## PROBLEM DESCRIPTION
Beginning at the line that contains "after CTS,rem_q[0][22],op_i[45]", reproduce every line to the end of the material without changing any of them.

Start of DATASET EXTRACT

File: src/sv/brc_pkg.sv
// types, constants and helpers shared by the blit clipper modules
// depends on nothing
package brc_pkg;

  localparam int COORD_W         = 24;
  localparam int SIZE_W          = 23;
  localparam int WIDE_W          = 26;
  localparam int RATIO_FRAC_BITS = 16;
  localparam int PROD_W          = SIZE_W + RATIO_FRAC_BITS;
  localparam int DIV_STAGES      = RATIO_FRAC_BITS;
  localparam int SCALE_STAGES    = 4;
  localparam int FRONT_STAGES    = 3;
  localparam int PIPE_DEPTH      = DIV_STAGES + SCALE_STAGES;
  // edges from the one that takes an item to the one that accepts its result
  localparam int LATENCY         = FRONT_STAGES + PIPE_DEPTH + 1;

  localparam logic [1:0] CFG_CLIP_LEFT   = 2'd0;
  localparam logic [1:0] CFG_CLIP_TOP    = 2'd1;
  localparam logic [1:0] CFG_CLIP_RIGHT  = 2'd2;
  localparam logic [1:0] CFG_CLIP_BOTTOM = 2'd3;

  typedef logic signed [COORD_W-1:0] coord_t;
  typedef logic        [SIZE_W-1:0]  size_t;
  typedef logic signed [WIDE_W-1:0]  wide_t;
  typedef logic [RATIO_FRAC_BITS-1:0] ratio_t;

  typedef struct packed {
    coord_t dest_x;
    coord_t dest_y;
    size_t  dest_w;
    size_t  dest_h;
    coord_t src_x;
    coord_t src_y;
    size_t  src_w;
    size_t  src_h;
  } cmd_t;

  typedef struct packed {
    coord_t out_dest_x;
    coord_t out_dest_y;
    size_t  out_dest_w;
    size_t  out_dest_h;
    coord_t out_src_x;
    coord_t out_src_y;
    size_t  out_src_w;
    size_t  out_src_h;
    logic   visible;
  } res_t;

  typedef struct packed {
    coord_t left;
    coord_t top;
    coord_t right;
    coord_t bottom;
  } clip_t;

  // item state carried alongside the dividers and scalers
  typedef struct packed {
    logic   ovl;
    coord_t dest_x;
    coord_t dest_y;
    size_t  dest_w;
    size_t  dest_h;
    coord_t src_x;
    coord_t src_y;
    size_t  src_w;
    size_t  src_h;
  } job_t;

  typedef struct packed {
    size_t cut;
    size_t size;
  } div_op_t;

  typedef struct packed {
    div_op_t left;
    div_op_t top;
    div_op_t right;
    div_op_t bottom;
  } div_ops_t;

  function automatic wide_t sx_wide(coord_t v);
    return wide_t'({{(WIDE_W-COORD_W){v[COORD_W-1]}}, v});
  endfunction

  function automatic wide_t ux_wide(size_t v);
    return wide_t'({{(WIDE_W-SIZE_W){1'b0}}, v});
  endfunction

  function automatic coord_t sat_coord(wide_t v);
    coord_t r;
    if (v > sx_wide({1'b0, {(COORD_W-1){1'b1}}})) begin
      r = {1'b0, {(COORD_W-1){1'b1}}};
    end else if (v < sx_wide({1'b1, {(COORD_W-1){1'b0}}})) begin
      r = {1'b1, {(COORD_W-1){1'b0}}};
    end else begin
      r = v[COORD_W-1:0];
    end
    return r;
  endfunction

  function automatic size_t sat_size(wide_t v);
    size_t r;
    if (v < 0) begin
      r = '0;
    end else if (v > ux_wide('1)) begin
      r = '1;
    end else begin
      r = v[SIZE_W-1:0];
    end
    return r;
  endfunction

endpackage

File: src/sv/brc_div.sv
// pipelined restoring divider for cut ratios, one quotient bit per stage
// depends on brc_pkg
module brc_div (
  input  logic             clk_i,
  input  brc_pkg::div_op_t op_i,
  output brc_pkg::ratio_t  ratio_o
);

  localparam int N = brc_pkg::DIV_STAGES;

  brc_pkg::size_t  rem_q [N];
  brc_pkg::size_t  dvs_q [N];
  brc_pkg::ratio_t quo_q [N];

  for (genvar i = 0; i < N; i++) begin : g_stage
    brc_pkg::size_t              rem_in, dvs_in, rem_nx;
    brc_pkg::ratio_t             quo_in;
    logic [brc_pkg::SIZE_W:0]    r2;
    logic                        ge;

    if (i == 0) begin : g_first
      assign rem_in = op_i.cut;
      assign dvs_in = op_i.size;
      assign quo_in = '0;
    end else begin : g_next
      assign rem_in = rem_q[i-1];
      assign dvs_in = dvs_q[i-1];
      assign quo_in = quo_q[i-1];
    end

    // shift in one dividend bit and try to subtract the divisor
    always_comb begin
      r2     = {rem_in, 1'b0};
      ge     = (dvs_in != '0) && (r2 >= {1'b0, dvs_in});
      rem_nx = ge ? brc_pkg::size_t'(r2 - {1'b0, dvs_in}) : r2[brc_pkg::SIZE_W-1:0];
    end

    always_ff @(posedge clk_i) begin
      rem_q[i] <= rem_nx;
      dvs_q[i] <= dvs_in;
      quo_q[i] <= {quo_in[brc_pkg::RATIO_FRAC_BITS-2:0], ge};
    end
  end

  assign ratio_o = quo_q[N-1];

endmodule

File: config.mk
export PLATFORM = sky130hd
export DESIGN_NAME = brc_div
export DESIGN_NICKNAME = d
export VERILOG_FILES = /design/src/sv/brc_pkg.sv /design/src/sv/brc_div.sv
export SDC_FILE = /design/constraint.sdc
export NUM_CORES = 2
export LEC_CHECK = 0
export BUFFER_PORTS_ARGS = -buffer_cell sky130_fd_sc_hd__buf_4
export CAP_MARGIN = 20
export CORE_MARGIN = 5
export CORE_UTILIZATION = 60
export CTS_CLUSTER_DIAMETER = 30
export CTS_CLUSTER_SIZE = 24
export DETAILED_ROUTE_END_ITERATION = 10
export HOLD_SLACK_MARGIN = 0.05
export PLACE_DENSITY_LB_ADDON = 0.1
export SYNTH_ARGS = -nofsm -noshare
export SYNTH_HDL_FRONTEND = slang
export SYNTH_SLANG_ARGS = --single-unit
File: constraint.sdc
create_clock -name clk_i -period 3.25 [get_ports clk_i]
set_clock_uncertainty 0.05 [all_clocks]
set_input_delay 0.4875 -clock clk_i [delete_from_list [all_inputs] [get_ports clk_i]]
set_output_delay 0.4875 -clock clk_i [all_outputs]
set_load 0.05 [all_outputs]
# == After elaboration in Yosys (flattened, before gate mapping) ==
# Memory sizes are Yosys's and may differ from the RTL's.
# Cells that the tools add are included.
# totals
regBits,0
ramBits,992
wordCells,83
mem_count,3
# memory_table
name,words,width,rd,rd_ports_with_merged_regs,write_ports,line,text
dvs_q,16,23,15,0,16,brc_div.sv:12,brc_pkg::size_t dvs_q [N];
rem_q,16,23,15,0,16,brc_div.sv:11,brc_pkg::size_t rem_q [N];
quo_q,16,16,16,0,16,brc_div.sv:13,brc_pkg::ratio_t quo_q [N];
# classes
add_sub_neg,16
order_cmp,16
mux,16
reduce_logical,32
# op_table
cell,n
greater-or-equal comparator 24 x 23 -> 1 bit,16
2-to-1 mux 23 bit,16
nonzero test 23 bit,16
subtractor 23 bit,16
logical AND 1 bit,16

# == Longest topological paths before layout ==
# An unclocked memory read counts as a cell.
# depth
ltp_word,4
ltp_mapped,14
mapped_depth_nobuf,12

# == Worst setup path after synthesis ==
# No wires, ideal clock.
# synth_timing
path_type,input -> register
from,input op_i[0] (netlist bit)
to,memory rem_q[0][11] (netlist bit)
arrival_ns,2.875
setup_slack_ns,0.204
cell_stages,12
path_buffers,2
cell_sequence,inv_1 -> fa_1 -> a211oi_2 -> nor3_2 -> o311a_1 -> o21ai_2 -> a2111o_1 -> and2_4 -> buf_6 -> inv_2 -> buf_2 -> mux2_2
# synth_rtl
element,line,text
"start, declared",brc_div.sv:5,"input brc_pkg::div_op_t op_i,"
"end, declared",brc_div.sv:11,

==> impl_metrics.ini <==
[run_status]
outcome = complete, no violations

[route]
antenna_left = 0
avgRoutedWirePerCell_um = 18.7
vias = 31300
via_per_inst = 5.71
wl_um = 103000
drt-initial-drc-count = 2079
drt_first_pass_iters = 7
route.detailed.drc = 0

[yosys]
muxShareOfSynthArea_pct = 5.12
synth_top_family_by_area = compound AO/OA/AOI/OAI gates
synth_edf_count = 0
synth_common_cells = dfxtp_1 (826), inv_1 (447), ha_1 (367)
synthSimpleGateAreaFrac_pct = 12.7
yosysTopAreaCell = dfxtp_1
syn_area_sq_um = 39600
synth_flop_cell = dfxtp_1
synthAdderAreaFrac_pct = 12.4
synth-xor-area-share_pct = 5.95
synth-seq-cells = 826
synth.distinct_cells = 94
synthCells = 4225
synth_most_common_cell = dfxtp_1
ys_warn_count = 0
synth_nets = 4654
synth_compound_area_share_pct = 17.1
synth_seq_area_share_pct = 41.8
synth_top_area_share_pct = 41.8
ys_top_cells_by_area = dfxtp_1 (42%), ha_1 (12%), mux2_2 (4.9%)
async_flop_share_pct = 0
syn_avg_cell_area_sq_um = 9.37

[placed_design]
gp_congestion = 0.935
hpwlAfterDp_um = 79000
placed_area_sq_um = 41500
port_buffers = 62

[clock_tree]
cts_root_buffer = clkbuf_16
post-cts-setup-buffers = 0
htree_levels = 4
clk_latency_ns = 0.71
path_clk_slew_ns = 0.06
numClockSinks = 826
tritoncts = built
numCtsBuffers = 144
clk_path_buf_depth = 3

[final_layout]
syn_to_final_growth_pct = 18.8
antenna_cells = 0
final_cell_area_sq_um = 47000
fin_util_pct = 71.7
final_nets = 4924
drive_gt1_share_pct = 13.7

[timing]
final_max_slew_viol_count = 0
layout_min_cycle_time_ns = 3.09
setup_viol = 0
timing.final.crit_share_pct = 95.0
hold_violations = 0
fmax_mhz = 324
relSlewSlack_pct = 54.7
worstMarginPinSlew_ns = 0.673

[worst_setup_path]
cp-endpoint = rem_q[1][90]
worstPathRequired_ns = 3.81
worst_setup_path_start_kind = register
cp-startpoint = dvs_q[1][50]
endpoint_kind = register
critPathMaxFanout = 5
timing.rr.start = dvs_q[1][50]
cp.arrival_ns = 3.64
reg2reg_slack_ns = 0.16
reg2regPathDepth = 11
critPathKind = reg2reg
r2r_end = rem_q[1][90]

[floorplan]
rows = 94
die_h_um = 267
coreArea_sq_um = 65600
die_x_um = 267
dieArea_sq_um = 71200
start_util_pct = 60.3
ios = 63

[global_route]
overflow = 0
grt_pass1_vias = 30700
track_usage_pct = 28.3
grt_max_degree = 34
antenna_found_initial = 0
grt_first_pass_wirelength_um = 162000

[pwr]
finalPower_w = 0.0572
vdd_drop_max_mv = 0.713
power.density_nw_per_um2 = 1220
p_leak_nw = 21.7

[hold_path]
worstHoldPathType = reg2reg
min_path_cells = 0

[job]
drv_cap = 0
[critical path, stage by stage (launching register included)]
cell and delay, ns:
dfxtp_1 0.45, inv_1 0.08, ha_1 0.38, o21a_1 0.16, o21ba_2 0.12, o41ai_1 0.06
buf_4 0.15, a211oi_1 0.49, nor4bb_2 0.14, o41ai_1 0.49, xor2_1 0.12, mux2_2 0.29
[sequential cells by signal (all words and copies together), names as in the netlist]
signal and count:
dvs_q 345, rem_q 345, quo_q 136
[metrics by stage]
| step | hold slack, ns | setup slack [ns] | std cells | TNS [ns] |
|---|---|---|---|---|
| after floorplan | 0.260 | 0.204 | 4225 | 0 |
| after global placement | 0.260 | 0.174 | 5168 | 0 |
| after detailed placement | 0.262 | 0.124 | 5168 | 0 |
| after CTS | 0.254 | 0.0944 | 5480 | 0 |
| after global routing | 0.268 | -0.0133 | 5480 | -0.0133 |
| final | 0.259 | 0.164 | 5480 | 0 |
[power by group]
group          switching (W)  total [W]  internal [W]  leakage [nW]
clock                0.00546     0.0151       0.00969          2.42
combinational         0.0141     0.0260        0.0119          12.3
sequential           0.00239     0.0161        0.0137          6.96
total                 0.0220     0.0572        0.0352          21.7
[logic make-up after synthesis]
kind of cell    count (synthesis)
compound gates               1055
buf+inv                       515
flops                         826
simple gates                  997
mux                           181
fa+ha+maj                     382
xor+xnor                      269
[layout by cell type, fill, tap and decap left out, drive strengths merged, types with 9 or more instances in the layout]
cell / count
a2111oi: 12
a211o: 16
a211oi: 37
a21o: 137
a21oi: 299
a31o: 9
a31oi: 36
and2: 23
and3: 39
and4: 20
buf: 145
bufinv: 12
clkbuf: 170
clkinv: 31
clkinvlp: 13
dfxtp: 826
dlygate4sd3: 45
fa: 15
ha: 367
inv: 490
mux2: 174
nand2: 261
nand2b: 44
nand3: 73
nand3b: 9
nand4: 58
nor2: 204
nor2b: 32
nor3: 79
nor4: 93
o211ai: 25
o21a: 48
o21ai: 242
o21bai: 45
o31ai: 44
or2: 15
or3: 17
xnor2: 164
xor2: 105
[final cells by class]
type / instances / area, sq um
flip-flops and latches: 826 / 16500
repair buffers: 190 / 1580
clock buffers: 170 / 3860
inverters: 449 / 1690
fillers: 4984 / 18600
well taps: 864 / 1080
multi-input cells: 2884 / 21100
clock inverters: 97 / 1150
[routing by layer]
layer,vias up,wire length (um),GRT usage (%)
li1,15600,-,-
met1,14600,42000,33.4
met2,878,51600,50.9
met3,267,4640,3.83
met4,0,4450,13.0
met5,-,0,0
[timing repair]
item,CTS,global route
endpoints found under the hold margin,45,0
hold buffers,45,0
setup endpoints to repair,0,33
gates resized for setup,0,8
[how the worst min path moves through the flow]
stage,end,from
final,quo_q[1][51],quo_q[1][34]
after global routing,quo_q[1][19],quo_q[1][2]
after CTS,rem_q[0][22],op_i[45]
after detailed placement,quo_q[0][118],quo_q[0][101]
after global placement,quo_q[1][120],quo_q[1][103]
after floorplan,quo_q[0][100],quo_q[0][83]
No activity file was read; power rests on OpenSTA's default activity.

End of DATASET EXTRACT

## TASK RESPONSE
after CTS,rem_q[0][22],op_i[45]
after detailed placement,quo_q[0][118],quo_q[0][101]
after global placement,quo_q[1][120],quo_q[1][103]
after floorplan,quo_q[0][100],quo_q[0][83]
No activity file was read; power rests on OpenSTA's default activity.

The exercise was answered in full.